==> src/tdvi_pkg.sv <==
// tdvi_pkg: shared types, constants and the 16.16 multiply helper
// used by the lanes and the top level of the velocity integrator
// no dependencies
package tdvi_pkg;

  // number of vector components worked on side by side
  localparam int unsigned LANES = 3;

  // 1.0 in 16.16, wide enough to hold exactly one
  localparam logic [16:0] ONE_FIX = 17'h1_0000;

  // quotient bits produced by the reciprocal divider (2^32 has 33 bits)
  localparam logic [5:0] DIV_STEPS = 6'd33;

  // operation that the sequencer hands to every lane
  typedef enum logic [1:0] {
    LANE_HOLD,
    LANE_LOAD,
    LANE_MULACC,
    LANE_STEP
  } lane_op_t;

  // control bundle from sequencer to lanes
  typedef struct packed {
    lane_op_t    op;
    logic        zero_acc;
    logic [31:0] coef;
  } lane_ctrl_t;

  // 16.16 multiply: full signed product, bits 47..16 kept (floor, wraps)
  function automatic logic [31:0] fx_mul(input logic signed [31:0] a,
                                         input logic signed [31:0] b);
    logic signed [63:0] p;
    p = $signed({{32{a[31]}}, a}) * $signed({{32{b[31]}}, b});
    return p[47:16];
  endfunction

endpackage

==> src/tdvi_lane.sv <==
// tdvi_lane: one velocity component with its acceleration register and multiplier
// depends on tdvi_pkg for the lane control bundle and fx_mul
module tdvi_lane import tdvi_pkg::*; (
  input  logic        clk,
  input  lane_ctrl_t  ctrl,
  input  logic [31:0] vel_in,
  input  logic [31:0] thrust_in,
  output logic [31:0] vel_out
);

  logic signed [31:0] v_r;
  logic signed [31:0] acc_r;
  logic signed [31:0] mul_a;
  logic [31:0]        prod;

  // multiplier operand: velocity plus acceleration for a step, else acceleration
  assign mul_a = (ctrl.op == LANE_STEP) ? v_r + acc_r : acc_r;
  assign prod  = fx_mul(mul_a, $signed(ctrl.coef));

  // lane registers
  always_ff @(posedge clk) begin
    unique case (ctrl.op)
      LANE_LOAD: begin
        v_r   <= $signed(vel_in);
        acc_r <= ctrl.zero_acc ? 32'sd0 : $signed(thrust_in);
      end
      LANE_MULACC: begin
        acc_r <= $signed(prod);
      end
      LANE_STEP: begin
        v_r <= $signed(prod);
      end
      LANE_HOLD: begin
      end
    endcase
  end

  assign vel_out = v_r;

endmodule

==> config.mk <==
export PLATFORM = sky130hd
export DESIGN_NAME = tdvi_lane
export DESIGN_NICKNAME = d
export VERILOG_FILES = /design/src/tdvi_pkg.sv /design/src/tdvi_lane.sv
export SDC_FILE = /design/constraint.sdc
export NUM_CORES = 2
export LEC_CHECK = 0
export ABC_CLOCK_PERIOD_IN_PS = 15660
export BUFFER_PORTS_ARGS = -buffer_cell sky130_fd_sc_hd__buf_4
export CORE_UTILIZATION = 62
export CTS_CLUSTER_SIZE = 8
export DETAILED_ROUTE_END_ITERATION = 12
export PLACE_DENSITY_LB_ADDON = 0.3
export SLEW_MARGIN = 20
export SYNTH_ARGS = -nofsm -noshare
export SYNTH_HDL_FRONTEND = slang
export SYNTH_SLANG_ARGS = --single-unit
==> constraint.sdc <==
create_clock -name clk -period 15.66 [get_ports clk]
set_input_delay 0.783 -clock clk [delete_from_list [all_inputs] [get_ports clk]]
set_output_delay 0.783 -clock clk [all_outputs]
set_load 0.02 [all_outputs]
# Yosys cells after proc, flatten, opt, wreduce, memory -nomap -nowiden
# Index checks and enable logic that the tools add are counted.
[word_totals]
register_bits = 64
inputBits = 100
output_inout_bits = 32
word_cells = 13
[op_classes]
addsub = 1
mul = 1
eq_ne = 3
n_mux = 4
n_reduce_logical = 2
[ops]
columns = ["op", "n"]
rows = [
  ["case mux 32 bit (2 select lines)", 2],
  ["2-to-1 mux 32 bit", 2],
  ["multiplier 32 x 32 -> 48 bit", 1],
  ["adder 32 bit", 1],
  ["equality test 2 bit (second input constant)", 2],
  ["nonzero test 2 bit", 2],
  ["equality test 2 x 1 -> 1 bit (second input constant)", 1],
]

# Depth between registers and ports, before layout
[logic_depth]
ltp_word = 4
depth_mapped = 42

# Least setup slack after synthesis
# No wires, ideal clock.
[synth_timing]
kind = "reg-to-reg"
startpoint = "reg v_r[4], in the netlist vel_out[4]"
endpoint = "reg v_r[31], in the netlist vel_out[31] (data pin)"
setup_ns = 0.260
arrival_time_ns = 10.557
path_slack_ns = 4.843
stages_incl_launch_ff = 36
path_buffers = 1
cell_sequence = "edfxtp_1 ha_1 a211oi_2 o311ai_1 a22oi_2 a31oi_1 or4_1 a41oi_1 o2111ai_1 o21ai_0 a21oi_1 xnor2_1 clkbuf_1 nand2_1 fa_1 inv_1 fa_1 fa_1 inv_1 fa_1 fa_1 fa_1 fa_1 fa_1 xnor2_1 xnor2_1 xnor2_1 xnor2_1 xnor2_1 xnor3_1 xnor3_1 xnor3_1 xnor3_1 xnor3_1 xnor2_1 mux2_4"
[synth_between]
elab_chain_cells = 4
[synth_lines]
columns = ["item", "line_no", "source"]
rows = [
  ["start, declared", "tdvi_lane.sv:11", "logic signed [31:0] v_r;"],
  ["start signal, assigned", "tdvi_lane.sv:24", "v_r <= $signed(vel_in);"],
  ["start signal, assigned", "tdvi_lane.sv:31", "v_r <= $signed(prod);"],
  ["adder 32 bit", "tdvi_lane.sv:17", "assign mul_a = (ctrl.op == LANE_STEP) ? v_r + acc_r : acc_r;"],
  ["2-to-1 mux 32 bit", "tdvi_lane.sv:17", ""],
  ["multiplier 32 x 32 -> 48 bit", "tdvi_pkg.sv:34", "p = $signed({{32{a[31]}}, a}) * $signed({{32{b[31]}}, b});"],
  ["case mux 32 bit (2 select lines)", "tdvi_lane.sv:22", "unique case (ctrl.op)"],
]
# Every way passes these cells.
# A chain may end at the register's enable or synchronous reset.

# Worst setup path in the final report
# Same ends and word-level chain as after synthesis.

==> summary.txt <==
GRT
  – Largest net degree at the start of global routing: 45
  – Number of global-route vias before repair: 26.8k
  – Overflow after GRT: 0
  – Initial antenna violation count: 1
  – First-pass GRT wire length: 145000 um
  – Total track usage: approximately 34%

Synth
  – Number of flops mapped to enable cells by yosys: 64
  – Synth cell types: between 70 and 80
  – Share of the synthesized area in the top cell type: approximately half
  – Simple-Gate Fraction of Synth Area: 16.9%
  – Post-synthesis compound-gate area fraction: between 5 and 6%
  – Synth Area per Inst: 9.55 um2
  – Netlist Area Pre-Place: around 34000 um2
  – Main combinational cell family by area after synthesis: adder cells
  – Mux share of post-synthesis cell area: 1.68%
  – Adder-cell share of the synthesized area: around 57%
  – Synth top cells by count: fa_1 (839), inv_1 (825), and2_1 (290)
  – Post-Synth XOR/XNOR Area: under 10%
  – Leading area contributor after synthesis: fa_1
  – Top FF cell, synth: edfxtp_1
  – Sequential element share of the synthesized area: approximately 5.7%
  – Asr flop ratio synth: 0%
  – FF+latch count, synth: 64
  – Top-count cell post-synth: fa_1
  – Top cells by area, synth: fa_1 (50%), inv_1 (9.2%), ha_1 (7.3%), edfxtp_1 (5.7%), and2_1 (5.4%)
  – Syn nets: 4680
  – Mapped Cells: ~3.5k
  – Yosys warns: 0

Routing
  – Vias per inst: 5.75
  – Via count: ~24k
  – Iter 0 DRT Violations: approximately 1.6k
  – Drt pass-1 iters: 5
  – Drt drc: 0
  – Post-route ant nets: 0
  – WL final: about 90000 um
  – Routed WL per cell: 21.2 um

Clock network
  – CTS root buf: clkbuf_16
  – TritonCTS buffer count: 9
  – Number of buffers added for setup after CTS: 0
  – Clk slew on worst S/H paths: around 0.060 ns
  – Max Root-Sink Buffers: 2
  – Sink Count: 64
  – Cts-stage hold buffer count: 0
  – Clk_lat worst skew: 0.35 ns
  – Htree depth: 3
  – CTS resizes: 0
  – CTS tree: yes

Placement
  – Hpwl dp: about 71000 um
  – Port-buffer cells: 131
  – Routability Congestion: ~0.96
  – Dpl cell area: between 30000 and 40000 um2

Critical path
  – Slowest Stage Delay on Critical Path: about 0.64 ns
  – Crit-path max FO: 17
  – CP endpoint kind: flip-flop
  – Crit path top cell by count: fa_1
  – R2R setup slack: ~4.0 ns
  – Worst path slowest cell: or4_1
  – Critical path launch point type: flip-flop
  – Required time worst endpoint: about 16 ns
  – Critical path class: flip-flop to flip-flop
  – WP data arrival: about 12 ns

STA
  – Slew Limit Fails: 0
  – Final Hold Viols: 0
  – Period minus WS final: 11.66 ns
  – Period utilisation layout: around three quarters
  – Clk_skew: 0.00661 ns
  – Relative max-transition margin: around 28%
  – Max Freq: between 80 and 90 MHz
  – RSZ-0062 raised after global routing: false
  – Final setup violation count: 0
  – Worst slew pin tran: between 1 and 1.5 ns
  – Final TNS setup: 0 ns

Floorplan
  – CORE AREA: about 54000 um2
  – Overall die width: 236 um
  – I/O pin count: about 130
  – Die area: between 50000 and 60000 um2
  – FP Rows: 85
  – Vert. Die Dim: around 240 um
  – Initial Util: 62.7%

Layout
  – Final net count: ~4.7k
  – Layout cell share with drive strength beyond 1: roughly 7.0%
  – # diodes: 0
  – Finished Core Util: between 60% and 70%
  – Final Cell Area: about 36000 um2
  – Area grow syn2layout: 5.13%

Job
  – Max Cap Viol: 0

Status
  – Status: completed

Hold path
  – Worst Hold Class: primary input to flip-flop
[cells in the final DEF, fill, tap and decap left out, drive strengths merged, types with 4 or more instances in the layout]
cell type	instances
a211o	5
nand2b	69
a31oi	13
nand4	12
edfxtp	64
o21a	13
nand2	283
or3	6
xnor3	7
nor3	15
nor2	71
mux2i	9
nand3	10
buf	156
nor2b	278
o21bai	5
mux2	42
inv	825
a21o	35
a211oi	7
o211ai	5
fa	839
clkinvlp	4
a22o	29
xnor2	59
and3	6
and2	290
a221o	5
ha	197
clkbuf	9
nor4	5
o2111ai	4
xor2	14
a21oi	55
a21boi	5
o21ai	32
[state kept, by name, indices dropped and copies added, names as in the netlist]
register,count
acc_r,32
vel_out,32
[cell type report]
| type | count | area (um2) |
|---|---|---|
| tap | 696 | 871 |
| inverter | 826 | 3100 |
| multi-input combinational | 2469 | 28200 |
| clock inverter | 7 | 72.6 |
| clock buffer | 9 | 225 |
| timing repair buffer | 156 | 1170 |
| fill | 4328 | 18400 |
| sequential | 64 | 1920 |
[logic make-up (layout without fill, tap and decap cells)]
kind of cell,count (synthesis),count (layout)
and+or+nand+nor,1056,1056
adders and majority gates,1036,1036
buffers and inverters,1011,998
AOI/OAI and AO/OA,246,246
xor gates and xnor gates,80,80
DFF,64,64
muxes,51,51
[critical path: cells and delay by family, from the launching register on]
family                   cells  cell delay [ns]
adder cells (fa/ha/maj)      9             4.33
XOR/XNOR                    12             2.87
AO/OA/AOI/OAI                8             1.83
AND/OR/NAND/NOR              2             0.84
buffers and inverters        4             0.81
flip-flops                   1             0.40
multiplexers                 1             0.27
[metrics by stage]
| step | setup slack, ns | std cells | hold WS, ns |
|---|---|---|---|
| after CTS | 4.13 | 4227 | 0.719 |
| final | 4.00 | 4227 | 0.721 |
| after global placement | 4.41 | 4211 | 1.07 |
| after global routing | 3.48 | 4227 | 0.718 |
| after floorplan | 4.84 | 3544 | 0.878 |
| after detailed placement | 4.18 | 4211 | 1.07 |
[metal layers]
metal	GRT usage, %	routed length (um)	up-vias
li1	-	-	10400
met1	42.6	33400	12700
met2	59.9	45900	972
met3	4.33	5930	250
met4	13.8	4330	2
met5	0	12	-
[worst paths after layout]
path | from | end | cells past startpoint
worst min-delay path | thrust_in[29] | acc_r[29] | 2
worst max-delay path | vel_out[4] | vel_out[31] | 36
worst max register to register | vel_out[4] | vel_out[31] | 36
worst min register to register | acc_r[31] | vel_out[31] | 5
Power is left out: the tool's default activity adds up to more than one toggle a clock period on the data nets, which glitch-free logic cannot reach.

• _Work order_:
Take from the material above the lines running from the one with "# No wires, ideal clock." through the one with "path_buffers = 1", and repeat them exactly, with nothing else.

• _Answer for this exercise_:
# No wires, ideal clock.
[synth_timing]
kind = "reg-to-reg"
startpoint = "reg v_r[4], in the netlist vel_out[4]"
endpoint = "reg v_r[31], in the netlist vel_out[31] (data pin)"
setup_ns = 0.260
arrival_time_ns = 10.557
path_slack_ns = 4.843
stages_incl_launch_ff = 36
path_buffers = 1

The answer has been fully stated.